- A Advocacia-Geral da União informou que a Lei da Dosimetria é inconstitucional e deve ser suspensa pelo STF.
- O Congresso derrubou o veto presidencial em 30 de abril, permitindo a redução de penas de condenados pelos atos de 8 de janeiro, incluindo o ex-presidente Jair Bolsonaro.
- Em 9 de maio, o ministro Alexandre de Moraes suspendeu a aplicação da dosimetria nesses pedidos enquanto ações sobre a constitucionalidade da norma aguardam julgamento.
- A AGU acusa a tramitação de ter sido incompatível com a Constituição, citando supressão de análise de parte do texto e a mudança realizada no Senado sem retornar à Câmara.

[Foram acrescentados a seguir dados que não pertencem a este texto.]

<file path="config.mk">
export PLATFORM = sky130hd
export DESIGN_NAME = crypto_decrypt_stream
export DESIGN_NICKNAME = d
export VERILOG_FILES = /design/src/rtl/crypto_pkg.sv /design/src/rtl/crypto_nib_fifo.sv /design/src/rtl/crypto_decrypt_stream.sv
export SDC_FILE = /design/constraint.sdc
export NUM_CORES = 1
export LEC_CHECK = 0
export CAP_MARGIN = 5
export CORE_MARGIN = 5
export CORE_UTILIZATION = 40
export DETAILED_ROUTE_END_ITERATION = 8
export GPL_TIMING_DRIVEN = 0
export PLACE_DENSITY_LB_ADDON = 0.1
export SLEW_MARGIN = 10
export SYNTH_ARGS = -nofsm -noshare
export SYNTH_HDL_FRONTEND = slang
export SYNTH_SLANG_ARGS = --single-unit
</file>
<file path="constraint.sdc">
create_clock -name clk -period 4.32 [get_ports clk]
set_input_delay 1.08 -clock clk [delete_from_list [all_inputs] [get_ports clk]]
set_output_delay 1.08 -clock clk [all_outputs]
set_load 0.005 [all_outputs]
</file>
<file path="src/rtl/crypto_pkg.sv">
// Shared types and helpers for the crypto nibble receive path.
package crypto_pkg;

  localparam int unsigned NIB_W = 4;

  typedef enum logic [0:0] {
    ST_NOKEY = 1'b0,
    ST_KEYED = 1'b1
  } state_e;

  // cipher = plain ^ key, so the same operation recovers the plaintext.
  function automatic logic [NIB_W-1:0] nib_xor(input logic [NIB_W-1:0] c,
                                               input logic [NIB_W-1:0] k);
    return c ^ k;
  endfunction

endpackage

</file>
<file path="src/rtl/crypto_nib_fifo.sv">
// Small registered FIFO holding decrypted nibbles; synchronous active-low reset.
module crypto_nib_fifo #(
  parameter int unsigned DEPTH = 2,
  parameter int unsigned WIDTH = 4
) (
  input  logic             clk_i,
  input  logic             rst_ni,
  input  logic             push_i,
  input  logic [WIDTH-1:0] wdata_i,
  input  logic             pop_i,
  output logic [WIDTH-1:0] rdata_o,
  output logic             full_o,
  output logic             empty_o
);

  localparam int unsigned AW = $clog2(DEPTH);

  logic [AW:0]      wr_ptr_q, wr_ptr_d;
  logic [AW:0]      rd_ptr_q, rd_ptr_d;
  logic [WIDTH-1:0] mem_q [DEPTH];
  logic [WIDTH-1:0] mem_d [DEPTH];

  // Extra pointer bit distinguishes full from empty when the indices match.
  assign empty_o = (wr_ptr_q == rd_ptr_q);
  assign full_o  = (wr_ptr_q[AW] != rd_ptr_q[AW]) &&
                   (wr_ptr_q[AW-1:0] == rd_ptr_q[AW-1:0]);
  assign rdata_o = empty_o ? '0 : mem_q[rd_ptr_q[AW-1:0]];

  always_comb begin
    mem_d    = mem_q;
    wr_ptr_d = wr_ptr_q;
    rd_ptr_d = rd_ptr_q;
    if (push_i && !full_o) begin
      mem_d[wr_ptr_q[AW-1:0]] = wdata_i;
      wr_ptr_d                = wr_ptr_q + 1'b1;
    end
    if (pop_i && !empty_o) begin
      rd_ptr_d = rd_ptr_q + 1'b1;
    end
  end

  always_ff @(posedge clk_i) begin
    if (!rst_ni) begin
      wr_ptr_q <= '0;
      rd_ptr_q <= '0;
      for (int i = 0; i < int'(DEPTH); i++) begin
        mem_q[i] <= '0;
      end
    end else begin
      wr_ptr_q <= wr_ptr_d;
      rd_ptr_q <= rd_ptr_d;
      mem_q    <= mem_d;
    end
  end

endmodule

</file>
<file path="src/rtl/crypto_decrypt_stream.sv">
// Receive side of the crypto nibble path: XOR-decrypts cipher nibbles into an output FIFO.
// Optional key rolling after each accepted nibble is enabled by defining CRYPTO_KEY_ROLL_EN.
module crypto_decrypt_stream
  import crypto_pkg::*;
#(
  parameter int unsigned NIB_W = crypto_pkg::NIB_W,
  parameter int unsigned DEPTH = 2,
  parameter int unsigned CNT_W = 8
) (
  input  logic             clk,
  input  logic             rst_n,
  input  logic             key_load,
  input  logic [NIB_W-1:0] key_in,
  input  logic             cin_valid,
  input  logic [NIB_W-1:0] cin_data,
  output logic             cin_ready,
  output logic             pout_valid,
  output logic [NIB_W-1:0] pout_data,
  input  logic             pout_ready,
  output logic             keyed,
  output logic [CNT_W-1:0] nib_count
);

  state_e           state_q, state_d;
  logic [NIB_W-1:0] key_q, key_d;
  logic [CNT_W-1:0] cnt_q, cnt_d;

  logic fifo_full;
  logic fifo_empty;
  logic accept;
  logic pop;

  // key_load wins over a data transfer; a full FIFO blocks even if it pops this cycle.
  assign cin_ready  = (state_q == ST_KEYED) && !key_load && !fifo_full;
  assign accept     = cin_valid && cin_ready;
  assign pout_valid = !fifo_empty;
  assign pop        = pout_valid && pout_ready;
  assign keyed      = (state_q == ST_KEYED);
  assign nib_count  = cnt_q;

  always_comb begin
    state_d = state_q;
    key_d   = key_q;
    cnt_d   = cnt_q;
    if (key_load) begin
      state_d = ST_KEYED;
      key_d   = key_in;
      cnt_d   = '0;
    end else if (accept) begin
      cnt_d = cnt_q + 1'b1;
`ifdef CRYPTO_KEY_ROLL_EN
      key_d = {key_q[NIB_W-2:0], key_q[NIB_W-1]};
`endif
    end
  end

  always_ff @(posedge clk) begin
    if (!rst_n) begin
      state_q <= ST_NOKEY;
      key_q   <= '0;
      cnt_q   <= '0;
    end else begin
      state_q <= state_d;
      key_q   <= key_d;
      cnt_q   <= cnt_d;
    end
  end

  crypto_nib_fifo #(
    .DEPTH (DEPTH),
    .WIDTH (NIB_W)
  ) u_fifo (
    .clk_i   (clk),
    .rst_ni  (rst_n),
    .push_i  (accept),
    .wdata_i (nib_xor(cin_data, key_q)),
    .pop_i   (pop),
    .rdata_o (pout_data),
    .full_o  (fifo_full),
    .empty_o (fifo_empty)
  );

endmodule

</file>
==> impl_metrics.json <==
{
  "postSynthAreaPerCell_um2": 9.24,
  "synth_fa_ha_area_share_pct": 1.09,
  "slew_violations": 0,
  "period_minus_slack_ns": 3.28,
  "ctsResizeCount": 0,
  "p_per_area_nw_per_um2": 288,
  "ys.warnings.count": 0,
  "ys_seq_area_share_pct": 43.7,
  "dp_hpwl_um": 1830,
  "cts_tree": "built",
  "synthXorXnorAreaFrac_pct": 10.7,
  "switching_share_pct": 26.7,
  "setup_tns_ns": 0,
  "num-nets-final": 169,
  "fp.dieH_um": 63.5,
  "synthMuxAreaShare_pct": 7.86,
  "finalWirelength_um": 2380,
  "clk_pin_slew_ns": 0.14,
  "worstPathRequired_ns": 3.24,
  "grt_pass1_wl_um": 4330,
  "setup_viol": 0,
  "critical_path_class": "flop to primary output",
  "synth_top_family_by_area": "simple AND/OR/NAND/NOR gates",
  "ys_types": 25,
  "preCtsSetupSlack_ns": 1.27,
  "gp_congestion": 0.799,
  "p_comb_share_pct": 17.8,
  "vdd_ir_drop_max_uv": 243,
  "diodes": 0,
  "synth_top_cell_by_area": "dfxtp_1",
  "max-slew-margin-rel_pct": 53.5,
  "cts.sinks": 25,
  "drtAntennaViolNets": 0,
  "grt_usage_pct": 13.1,
  "drt_first_pass_iters": 4,
  "arrival_ns": 2.20,
  "cp_max_fo": 10,
  "ctsRootBufferMaster": "clkbuf_4",
  "fmax_mhz": 304,
  "grt_overflow": 0,
  "antenna_found_initial": 0,
  "synth_top_cell_area_share_pct": 43.7,
  "initial_utilization_pct": 41.6,
  "hold_buffers": 0,
  "dieArea_um2": 4040,
  "rr_startpoint": "u_fifo.wr_ptr_q[1]",
  "drv_cap": 0,
  "power.switching_mw": 0.114,
  "crit_top_cell": "nor2_1",
  "cts_buffers": 3,
  "syn_inst": 124,
  "cpMaxStageDelayCell": "xor2_1",
  "cts.path.max_buffers": 2,
  "startpoint": "u_fifo.wr_ptr_q[1]",
  "fin_util_pct": 53.4,
  "viasPerCell": 5.17,
  "io_buffers": 26,
  "grt_max_degree": 15,
  "vias": 957,
  "synth_nets": 138,
  "fin_skew_ns": 0.00415,
  "grt_pass1_vias": 972,
  "tightest_slew_ns": 0.695,
  "hold_class": "flop to flop",
  "synth_area_leaders": "dfxtp_1 (44%), mux2i_1 (7.9%), xnor2_1 (7.6%)",
  "io_pins": 28,
  "status": "completed",
  "synth_seq_cells": 25,
  "setup_ws_ns": 1.04,
  "die_w_um": 63.5,
  "cpLargestDelayFamily": "XOR/XNOR gates",
  "synth_compound_gate_area_share_pct": 15.0,
  "insertion_delay_ns": 0.32,
  "rsz0062_at_grt": "false",
  "placementRows": 19,
  "period_share_pct": 76.0,
  "layout-drive-gt1-share_pct": 5.84,
  "slowest_delay_ns": 0.58,
  "path_buf_inv": 1,
  "area_growth_pct": 28.5,
  "drtIter0Drc": 48,
  "avgRoutedWirePerCell_um": 12.8,
  "p_int_mw": 0.311,
  "min-delay-start": "u_fifo.mem_q[5]",
  "start_kind": "flop",
  "seqPwrFrac_pct": 57.3,
  "path_cells": "xor2_1 -> nor2_1 -> nor2_1 -> clkdlybuf4s50_1",
  "h-tree-depth": 1,
  "coreArea_um2": 2760,
  "clockPowerShare_pct": 24.9,
  "syn-cell-area_um2": 1150,
  "hold_violations": 0,
  "post_cts_buffers": 0,
  "post-route-drc-count": 0,
  "crit_path_end_kind": "primary output",
  "synthSimpleGateAreaFrac_pct": 16.2,
  "leakage_nw": 0.507
}
## registers in the layout, indices dropped and copies added, names as in the netlist
| signal | count |
|---|---|
| u_fifo.mem_q | 8 |
| nib_count | 8 |
| u_fifo.rd_ptr_q | 2 |
| u_fifo.wr_ptr_q | 2 |
| keyed | 1 |
| key_q | 4 |
## final timing paths
check,to,slack [ns],cells past startpoint
hold reg to reg,u_fifo.mem_q[5],0.48,2
setup reg to reg,u_fifo.mem_q[6],2.56,5
setup / recovery,pout_data[3],1.04,4
hold / removal,u_fifo.mem_q[5],0.48,2
## kinds of logic after synthesis
group,Yosys count
and+or+nand+nor,40
adders and majority gates,1
buffers and inverters,11
AOI/OAI and AO/OA,24
xor gates and xnor gates,14
muxes,9
DFF,25
## placed cells by master, fill, tap and decap left out, types with 2 or more instances in the layout
cell type,instances
a211oi_1,7
a21oi_1,5
buf_6,3
clkbuf_1,2
clkbuf_4,3
clkdlybuf4s50_1,26
dfxtp_1,25
inv_1,4
mux2i_1,9
nand2_1,3
nand2b_1,2
nand3_1,7
nor2_1,23
o31ai_1,7
or4_1,3
xnor2_1,10
xor2_1,4
## Yosys cell counts
cell	number
a211o_1	1
a211oi_1	7
a211oi_2	1
a21o_1	1
a21oi_1	5
buf_1	1
buf_6	3
clkbuf_1	2
clkinv_1	1
dfxtp_1	25
ha_1	1
inv_1	4
mux2i_1	9
nand2_1	3
nand2b_1	2
nand3_1	7
nand3b_2	1
nand4_1	1
nor2_1	23
o211ai_1	1
o21ai_0	1
o31ai_1	7
or4_1	3
xnor2_1	10
xor2_1	4
## metal layers
metal	routed length, µm	vias up	global-route usage [%]
met5	0	-	0
met4	16	0	3.90
met3	128	2	4.97
met2	1140	20	22.7
met1	1090	441	14.8
li1	-	494	-
## per-stage QoR
stage	hold WS [ns]	cell area [µm²]	std cells	power, mW
after floorplan	0.445	1150	124	0.295
after global placement	0.456	1450	181	0.324
after detailed placement	0.464	1450	181	0.325
after CTS	0.483	1470	185	0.430
after global routing	0.505	1470	185	0.447
final	0.480	1470	185	0.424
## power by group through the flow
stage          Combinational, mW  Clock [mW]  Sequential (mW)
6_report                  0.0756       0.106            0.243
5_1_grt                   0.0846       0.118            0.245
4_1_cts                   0.0769       0.110            0.243
3_5_place_dp              0.0768           0            0.249
3_3_place_gp              0.0756           0            0.248
2_1_floorplan             0.0470           0            0.248
## layout make-up
cell class | count | area [µm²]
Fill cell | 275 | 1280
Multi-Input combinational cell | 88 | 582
Sequential cell | 25 | 500
Timing Repair Buffer | 26 | 260
Buffer | 6 | 45.0
Tap cell | 31 | 38.8
Clock buffer | 3 | 22.5
Inverter | 5 | 18.8
Clock inverter | 1 | 5.00
## tightest hold or removal path, cell delays in order (launching register included)
cell	delay, ns
dfxtp_1	0.34
nand3_1	0.06
o31ai_1	0.06
(Power assumes the default switching activity.)
==> variant, RTL diff (same settings) <==
Build with the macro `CRYPTO_KEY_ROLL_EN` defined.
--- a/src/rtl/crypto_decrypt_stream.sv
+++ b/src/rtl/crypto_decrypt_stream.sv
@@ -1,4 +1,6 @@
 // Receive side of the crypto nibble path: XOR-decrypts cipher nibbles into an output FIFO.
 // Optional key rolling after each accepted nibble is enabled by defining CRYPTO_KEY_ROLL_EN.
+`define CRYPTO_KEY_ROLL_EN
+
 module crypto_decrypt_stream
   import crypto_pkg::*;
Behaviour: not the same (a bounded check fails within 4 cycles, from zero or initial values and one cycle with rst_n low).
==> variant against the unedited design <==
Routed wire length rose by 8.2%. First-iteration DRC count fell by 27%. Maximum frequency fell by 10%. Final area rose by 5.3%. Setup slack got worse by 0.37 ns. Synthesized area rose by 5.8%. Highest routed layer unchanged. Largest power group unchanged. Cell count rose by 6.5%. Global-route usage rose by 0.27 points. Count of clock-buffer cells in the layout rose by 1. Clock skew fell by 0.0015 ns. Sequential cell count did not move. Total power rose by 1.5%.
==> variant: results (changes against the unedited design) <==
[run_status]
status = complete, no violations  ; unchanged

[detailed_routing]
drtIter0Drc = 35  ; was 48
wl_met3_um = 96  ; was 128 um
routed_via_density = 5.117  ; was 5.173
routed_wl_um = 2569  ; was 2375 um
firstDrtPassIters = 3  ; was 4
drt-met1-wl_um = 1232  ; was 1086 um
met2_length_um = 1224  ; was 1143 um

[hold_path]
worstHoldStart = key_q[3]  ; was u_fifo.mem_q[5]
min_to = key_q[3]  ; was u_fifo.mem_q[5]

[final_layout]
multi_input_cells = 98  ; was 88
finalNonFillerCells = 197  ; was 185
drive_gt1_share_pct = 3.659  ; was 5.844%
layout.nets = 179  ; was 169
syn2layout_area_growth_pct = 27.86  ; was 28.49%
clkbuf_count = 4  ; was 3
fill_cells = 308  ; was 275
layout.nonclk_buf_share_pct = 19.85  ; was 20.73%
multi_input_area_um2 = 659.4  ; was 581.8 um2
clkCellAreaFrac_pct = 1.695  ; was 1.869%
nNonClkBuffers = 33  ; was 32
inverters_excl_clock = 4  ; was 5

[logic_synthesis]
synth_area_per_cell_um2 = 9.116  ; was 9.243 um2
synth_common_cells = dfxtp_1, a21oi_1, mux2i_1  ; was dfxtp_1, nor2_1, xnor2_1
ys_types = 31  ; was 25
syn_nets = 147  ; was 138
seq_area_frac_synth_pct = 41.28  ; was 43.67%
synth_area_leaders = dfxtp_1, mux2i_1, a21oi_1, xnor2_1, xor2_1  ; was dfxtp_1, mux2i_1, xnor2_1, nor2_1, a211oi_1

[placed_design]
place_congestion = 0.7501  ; was 0.7987
port_buffers = 27  ; was 26
dp_slack_ns = 0.6695  ; was 1.269 ns
dpl_cell_area_um2 = 1524  ; was 1445 um2
dp.cells = 193  ; was 181

[critical_path]
endpoint = cin_ready  ; was pout_data[3]
worstSetupStartpoint = key_load  ; was u_fifo.wr_ptr_q[1]
cp_top_family = buffers and inverters  ; was XOR/XNOR gates
slowest_delay_ns = 0.55  ; was 0.58 ns
rr_worst_depth = 6  ; was 5
arrival_ns = 2.58  ; was 2.20 ns
r2r_slack_ns = 2.52  ; was 2.56 ns
r2r-start = u_fifo.rd_ptr_q[1]  ; was u_fifo.wr_ptr_q[1]
crit_slowest_cell = clkdlybuf4s50_1  ; was xor2_1

[power]
power.leakage_nw = 0.5558  ; was 0.5068 nW
peakVddDrop_uv = 126.1  ; was 242.7 uV

[sta]
post-route-period-util_pct = 84.66  ; was 76.03%
finalClockSkew_ns = 0.002676  ; was 0.004153 ns
fin_hold_ws_ns = 0.4919  ; was 0.4801 ns
tightest_slew_ns = 0.6134  ; was 0.6947 ns

[grt]
grt_pass1_vias = 1014  ; was 972
met2_usage_pct = 22.35  ; was 22.72%
use_met3_pct = 3.466  ; was 4.973%
grt_usage_pct = 13.40  ; was 13.14%
grt_first_pass_wirelength_um = 4491  ; was 4326 um
grt_max_degree = 14  ; was 15
grt_util_met1_pct = 17.29  ; was 14.81%

[clocking]
cts.sinks = 25  ; unchanged

[floorplanning]
taps = 33  ; was 31

## variant: cell types whose count changed in the layout (fill, tap and decap cells not counted), sizes merged, moves of 4 or more
cell and delta:
nor2 -14, nand3 -5, a21oi +8, and2 +4, a211oi -5, nor2b +8
o31ai -5, nand2 +6, o21ai +6
## variant: logic make-up after synthesis
logic type               Yosys count  share of synthesized area, %
AO/OA/AOI/OAI                     31                         15.69
XOR/XNOR                          14                         10.11
adder cells (fa/ha/maj)            1                         1.032
buffers and inverters             10                         4.334
flip-flops                        25                         41.28
multiplexers                      12                         9.908
AND/OR/NAND/NOR                   40                         17.65
## variant: report_power, final
| group | switching [mW] | total [mW] | internal [mW] |
|---|---|---|---|
| combinational | 0.0404 | 0.0819 | 0.0416 |
| clock | 0.0683 | 0.104 | 0.0360 |
| sequential | 0.00630 | 0.245 | 0.238 |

- A lei propõe redução de penas em casos de múltiplos crimes contra o Estado, com aplicação do regime mais brando e, em contexto de multidão, possível redução adicional, dependendo do pedido de defesa e da revisão pelo STF.
A AGU afirmou ao STF que a Lei da Dosimetria é inconstitucional e deve ser suspensa. O órgão sustenta que a tramitação passou por irregularidades formais e materiais, comprometendo a validade da norma. A defesa também aponta que o envio direto ao presidente Lula para sanção, com alterações no Senado, violou procedimentos constitucionais.
No último dia 30 de abril, o Congresso derrubou o veto presidencial ao projeto que reduzia penas de condenados por atos golpistas de 8 de janeiro, incluindo Jair Bolsonaro. Em 9 de maio, o ministro Alexandre de Moraes suspendeu a aplicação da dosimetria em pedidos de condenados por esses fatos, enquanto houver ações em análise no STF.
Como a dosimetria funciona na prática
A AGU afirma que a lei reduz significativamente a pena para crimes contra o Estado democrático de direito. A justificativa é que a norma permitiria um regime mais brando em contextos de múltiplos delitos, o que, segundo a defesa, contraria a cláusula pétrea da Constituição.
O órgão destacou ainda que a tramitação sem a devida análise do texto vetado pela Presidência representou prejudicialidade que não poderia ser reconhecida pelo Congresso, configurando desvio de finalidade regimental. A AGU argumenta que a lei extrapola competências legislativas ao alterar o conteúdo votado.
Perspectivas no STF
As ações que contestam a dosimetria chegaram ao gabinete de Moraes por duas vias distintas: uma distribuição por sorteio, e outra por prevenção, com foco em questões semelhantes. Relatórios apontam que a norma poderia trazer tratamento mais favorável para crimes contra a democracia, gerando debates sobre a individualização da pena.
Entidades citam que a regra, se aplicada, poderia violar o princípio da individualização previsto na Constituição. A análise envolve ainda se a novação penal seria compatível com a jurisprudência do STF sobre penas proporcionais e contextualizadas.